理事長コラム⑭ 分断社会を終わらせる活動。

活動レポート

「2025年」問題というのが、ささやかれはじめている。

2025年は、いわゆる団塊の世代が75歳以上の後期高齢者になる年だと言われている。いわば日本は急速な高齢化社会へと突き進むこととなる。4人に1人が75歳以上という超高齢社会の到来が予測されている。これまで国を支えてきた団塊の世代が給付を受ける側に回るため、医療、介護、福祉サービスへの需要が高まり、社会保障財政のバランスが崩れる、とも指摘されており、それを総じて「2025年」問題と称しているようである。

日本は全体として、目に見えて貧困が加速していると言われている。専業主婦世帯が減り、共働き世帯が増えているにもかかわらず、世帯所得はピーク時より2割落ち込んでいる。この10年で世帯年収として平均100万円以上減少しているとさえ言われている。

反対に、年収200万円以下の世帯は全体の2割に達し、非正規の割合も4割を超えた。 こうした状況は、結婚して子どもを持つことすら難しいと言う問題に直面することとなり、頼りの中間層が明らかに疲弊し、低所得層化しつつあることを意味しており、こうした中間層の人たちは、不安におびえつつも自らは頑張って働いているのに、一方では、低所得者層や生活保護の受給者などに対して、働いてもいない人々を税金で支援することに違和感を覚え、厳しく批判するという分断社会の傾向を強めている。

日本の社会保障は高齢者に手厚く、あとは限られた資源を貧困対策に使うので、恩恵を受けない若者と高齢者の対立も深まるという分断社会がますます深刻化していく危険水域に突入することとなるだろう。こうした分断社会を断ち切るためには、所得が落ちても、せめて人間らしく生活ができるように、また、誰にとっても必要なものを保障する仕組みをつくることが重要だといえる。そうした考え方が、憲法第25条では、「すべて国民は、健康で文化的な最低限度の生活を営む権利を有する」と規定されており、にんげんが生活を営むのに最低限の「衣・食・住」への権利は保障されなければならないと捉えるべきでもあると思っている。

わたしは、フードバンク活動をこの大阪の地で展開しようと考えたきっかけも、「衣・食・住」の食の部分を、人間が生活する最低限保障するべきであるという発想から、経済的理由や親からの虐待などによって、食べられないという現実が横たわっているという事態に対して、社会が最低限の食を保障するという仕組みが、フードバンク活動の本位であると理解したからに他ならない。

ますます貧困と格差が大手を振って社会を支配しようとしている。
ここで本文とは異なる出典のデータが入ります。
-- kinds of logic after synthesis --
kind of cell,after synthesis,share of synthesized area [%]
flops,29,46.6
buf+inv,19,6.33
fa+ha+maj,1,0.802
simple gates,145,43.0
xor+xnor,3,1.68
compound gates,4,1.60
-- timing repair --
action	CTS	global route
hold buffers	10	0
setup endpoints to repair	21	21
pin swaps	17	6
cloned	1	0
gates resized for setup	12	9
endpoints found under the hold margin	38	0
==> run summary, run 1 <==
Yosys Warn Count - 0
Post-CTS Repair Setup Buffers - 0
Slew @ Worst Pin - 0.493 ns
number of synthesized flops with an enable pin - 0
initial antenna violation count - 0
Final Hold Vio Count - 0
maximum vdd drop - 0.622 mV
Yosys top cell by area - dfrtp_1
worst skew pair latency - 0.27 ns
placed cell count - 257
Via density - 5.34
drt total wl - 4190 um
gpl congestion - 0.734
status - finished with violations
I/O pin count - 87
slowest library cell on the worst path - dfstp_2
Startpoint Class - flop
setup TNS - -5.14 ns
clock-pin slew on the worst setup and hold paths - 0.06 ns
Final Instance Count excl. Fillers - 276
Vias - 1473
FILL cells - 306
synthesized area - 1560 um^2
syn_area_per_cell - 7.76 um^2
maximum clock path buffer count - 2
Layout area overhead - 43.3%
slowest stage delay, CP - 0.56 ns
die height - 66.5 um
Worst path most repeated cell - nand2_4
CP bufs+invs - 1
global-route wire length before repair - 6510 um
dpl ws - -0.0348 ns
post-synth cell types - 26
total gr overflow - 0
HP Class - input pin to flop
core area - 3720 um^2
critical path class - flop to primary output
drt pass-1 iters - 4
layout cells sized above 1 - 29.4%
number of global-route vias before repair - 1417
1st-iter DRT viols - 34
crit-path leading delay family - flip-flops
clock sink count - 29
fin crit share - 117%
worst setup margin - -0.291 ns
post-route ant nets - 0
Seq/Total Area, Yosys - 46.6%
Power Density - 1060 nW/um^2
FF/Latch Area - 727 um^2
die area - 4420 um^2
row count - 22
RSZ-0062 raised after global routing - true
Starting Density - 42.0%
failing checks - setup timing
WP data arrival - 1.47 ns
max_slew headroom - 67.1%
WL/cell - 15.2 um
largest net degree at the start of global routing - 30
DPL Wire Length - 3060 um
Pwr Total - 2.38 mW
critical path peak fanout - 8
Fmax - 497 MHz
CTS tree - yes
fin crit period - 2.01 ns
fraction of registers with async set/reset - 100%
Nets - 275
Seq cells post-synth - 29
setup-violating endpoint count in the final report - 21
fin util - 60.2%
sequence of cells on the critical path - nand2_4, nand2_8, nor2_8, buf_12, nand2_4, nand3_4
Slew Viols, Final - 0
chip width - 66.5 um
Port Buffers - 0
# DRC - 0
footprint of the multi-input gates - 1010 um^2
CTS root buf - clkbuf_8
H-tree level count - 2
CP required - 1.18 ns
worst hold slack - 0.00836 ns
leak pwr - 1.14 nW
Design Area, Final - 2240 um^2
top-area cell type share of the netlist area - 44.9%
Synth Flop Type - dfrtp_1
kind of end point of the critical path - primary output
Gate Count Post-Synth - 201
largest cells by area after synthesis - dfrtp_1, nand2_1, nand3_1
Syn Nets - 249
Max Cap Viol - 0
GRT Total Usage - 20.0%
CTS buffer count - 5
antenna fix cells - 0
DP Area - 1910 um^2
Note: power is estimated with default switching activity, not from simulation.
### src/rtl/alu_bit_serial_seq.sv
// Bit-serial sequencer: drives an external 1-bit ALU cell LSB first, one bit per clock,
// and accumulates the result, final carry and signed overflow.
module alu_bit_serial_seq #(
   parameter int unsigned WIDTH = 8
) (
   input  logic clk,
   input  logic rst,
   alu_bit_serial_seq_if.slave bus,
   output logic alu_a,
   output logic alu_b,
   output logic alu_cin,
   output logic alu_f1,
   output logic alu_f0,
   input  logic alu_res,
   input  logic alu_cout
);
   localparam int unsigned CW = (WIDTH > 2) ? $clog2(WIDTH) : 1;

   typedef enum logic [1:0] {
      IDLE = 2'd0,
      RUN  = 2'd1,
      DONE = 2'd2
   } state_t;

   state_t           state;
   state_t           next_state;
   logic [WIDTH-1:0] a_sh;
   logic [WIDTH-1:0] b_sh;
   logic [WIDTH-1:0] res_sh;
   logic [WIDTH-1:0] res_next;
   logic [WIDTH-1:0] result_q;
   logic [1:0]       op_q;
   logic [CW-1:0]    cnt;
   logic             carry;
   logic             cout_q;
   logic             ovf_q;
   logic             busy;
   logic             done;
   logic             last;
   logic             arith;
   logic             sub;

   assign arith = ~op_q[1];
   assign sub   = (op_q == 2'b01);
   assign last  = (cnt == CW'(WIDTH - 1));

   always_ff @(posedge clk or posedge rst) begin
      if (rst) state <= IDLE;
      else     state <= next_state;
   end

   always_comb begin
      next_state = state;
      busy       = 1'b0;
      done       = 1'b0;
      alu_a      = 1'b0;
      alu_b      = 1'b0;
      alu_cin    = 1'b0;
      alu_f1     = op_q[1];
      alu_f0     = op_q[0];
      res_next   = {alu_res, res_sh[WIDTH-1:1]};
      case (state)
         IDLE: begin
            if (bus.start) next_state = RUN;
         end
         RUN: begin
            busy    = 1'b1;
            alu_a   = a_sh[0];
            // Subtraction is A + ~B + 1; the +1 comes from the preset carry.
            alu_b   = b_sh[0] ^ sub;
            alu_cin = carry;
            if (last) next_state = DONE;
         end
         DONE: begin
            busy       = 1'b1;
            done       = 1'b1;
            next_state = IDLE;
         end
         default: next_state = IDLE;
      endcase
   end

   always_ff @(posedge clk or posedge rst) begin
      if (rst) begin
         a_sh     <= '0;
         b_sh     <= '0;
         res_sh   <= '0;
         result_q <= '0;
         op_q     <= '0;
         cnt      <= '0;
         carry    <= 1'b0;
         cout_q   <= 1'b0;
         ovf_q    <= 1'b0;
      end else begin
         case (state)
            IDLE: begin
               if (bus.start) begin
                  a_sh  <= bus.a;
                  b_sh  <= bus.b;
                  op_q  <= bus.op;
                  carry <= (bus.op == 2'b01);
                  cnt   <= '0;
               end
            end
            RUN: begin
               res_sh <= res_next;
               a_sh   <= {1'b0, a_sh[WIDTH-1:1]};
               b_sh   <= {1'b0, b_sh[WIDTH-1:1]};
               carry  <= arith & alu_cout;
               cnt    <= cnt + CW'(1);
               if (last) begin
                  result_q <= res_next;
                  cout_q   <= arith & alu_cout;
                  // Carry into the MSB differs from carry out of it on signed overflow.
                  ovf_q    <= arith & (carry ^ alu_cout);
               end
            end
            default: ;
         endcase
      end
   end

   assign bus.busy   = busy;
   assign bus.done   = done;
   assign bus.result = result_q;
   assign bus.cout   = cout_q;
   assign bus.ovf    = ovf_q;
endmodule

### src/flat_wrapper.sv
// flat-port wrapper written by rule: the top's interface ports become plain ports
module alu_bit_serial_seq_flat 
#(
   parameter int unsigned WIDTH = 8
)
  (clk, rst, alu_a, alu_b, alu_cin, alu_f1, alu_f0, alu_res, alu_cout, bus_start, bus_a, bus_b, bus_op, bus_busy, bus_done, bus_result, bus_cout, bus_ovf);
  alu_bit_serial_seq_if #(.WIDTH(WIDTH)) bus_i ();
  input  logic clk;
  input  logic rst;
  output logic alu_a;
  output logic alu_b;
  output logic alu_cin;
  output logic alu_f1;
  output logic alu_f0;
  input  logic alu_res;
  input  logic alu_cout;
  input wire logic [$bits(bus_i.start)-1:0] bus_start;
  input wire logic [$bits(bus_i.a)-1:0] bus_a;
  input wire logic [$bits(bus_i.b)-1:0] bus_b;
  input wire logic [$bits(bus_i.op)-1:0] bus_op;
  output wire logic [$bits(bus_i.busy)-1:0] bus_busy;
  output wire logic [$bits(bus_i.done)-1:0] bus_done;
  output wire logic [$bits(bus_i.result)-1:0] bus_result;
  output wire logic [$bits(bus_i.cout)-1:0] bus_cout;
  output wire logic [$bits(bus_i.ovf)-1:0] bus_ovf;
  assign bus_i.start = bus_start;
  assign bus_i.a = bus_a;
  assign bus_i.b = bus_b;
  assign bus_i.op = bus_op;
  assign bus_busy = bus_i.busy;
  assign bus_done = bus_i.done;
  assign bus_result = bus_i.result;
  assign bus_cout = bus_i.cout;
  assign bus_ovf = bus_i.ovf;
  alu_bit_serial_seq #(.WIDTH(WIDTH)) u_core (.clk(clk), .rst(rst), .bus(bus_i), .alu_a(alu_a), .alu_b(alu_b), .alu_cin(alu_cin), .alu_f1(alu_f1), .alu_f0(alu_f0), .alu_res(alu_res), .alu_cout(alu_cout));
endmodule
--- config.mk ---
export PLATFORM = sky130hd
export DESIGN_NAME = tune_ctrl
export DESIGN_NICKNAME = d
export VERILOG_FILES = /design/src/rtl/tune_ctrl.sv
export SDC_FILE = /design/constraint.sdc
export NUM_CORES = 1
export LEC_CHECK = 0
export ABC_AREA = 1
export CAP_MARGIN = 20
export CORE_ASPECT_RATIO = 1.2
export CORE_UTILIZATION = 50
export CTS_BUF_LIST = sky130_fd_sc_hd__clkbuf_8
export DETAILED_ROUTE_END_ITERATION = 10
export GPL_TIMING_DRIVEN = 0
export PLACE_DENSITY_LB_ADDON = 0.2
export SYNTH_ARGS = -nofsm -noshare
export SYNTH_HDL_FRONTEND = slang
export SYNTH_SLANG_ARGS = --single-unit
export TNS_END_PERCENT = 1
--- constraint.sdc ---
create_clock -name clk -period 1.9 [get_ports clk]
set_input_delay 0.19 -clock clk [delete_from_list [all_inputs] [get_ports clk]]
set_output_delay 0.19 -clock clk [all_outputs]
set_load 0.05 [all_outputs]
他者への寛容さが社会からどんどん失われている現実が目を覆う。弱者救済に多額の税金を投入すれば、中流階級が悲鳴を上げて批判し、「苦しいのはあいつらだけではない」と罵倒する。それが、差別発言や人権侵害にまで悪質化し、陰湿な差別事件が後を絶たない状況だ。

格差の広がりが、人々の関係にまで分断を持ち込み未来への希望など、皆無に等しい社会の現状だ。ジャーナリストの安田浩一さんは、毎日新聞のインタビューで、「差別は許さず、人を傷つけずに大切にする。これまでの社会で当たり前だったことがきしみ、差別が娯楽のように常態化し、批判も警戒感も薄れている。これは社会が壊れつつあることを意味します。僕は革命家じゃない。だから社会を壊したくない、守りたいんです。僕は一記者に過ぎないけど、社会を保守したいからこそ『差別は許さない』と書くんです」。と指摘している。

分断社会を終わらせる。その実践が、ふーどばんくOSAKAの活動でもある。11月26日の土曜日は”ふーどばんくDAY”だ。ひとりでも多くのボランティアの参加を期待したい。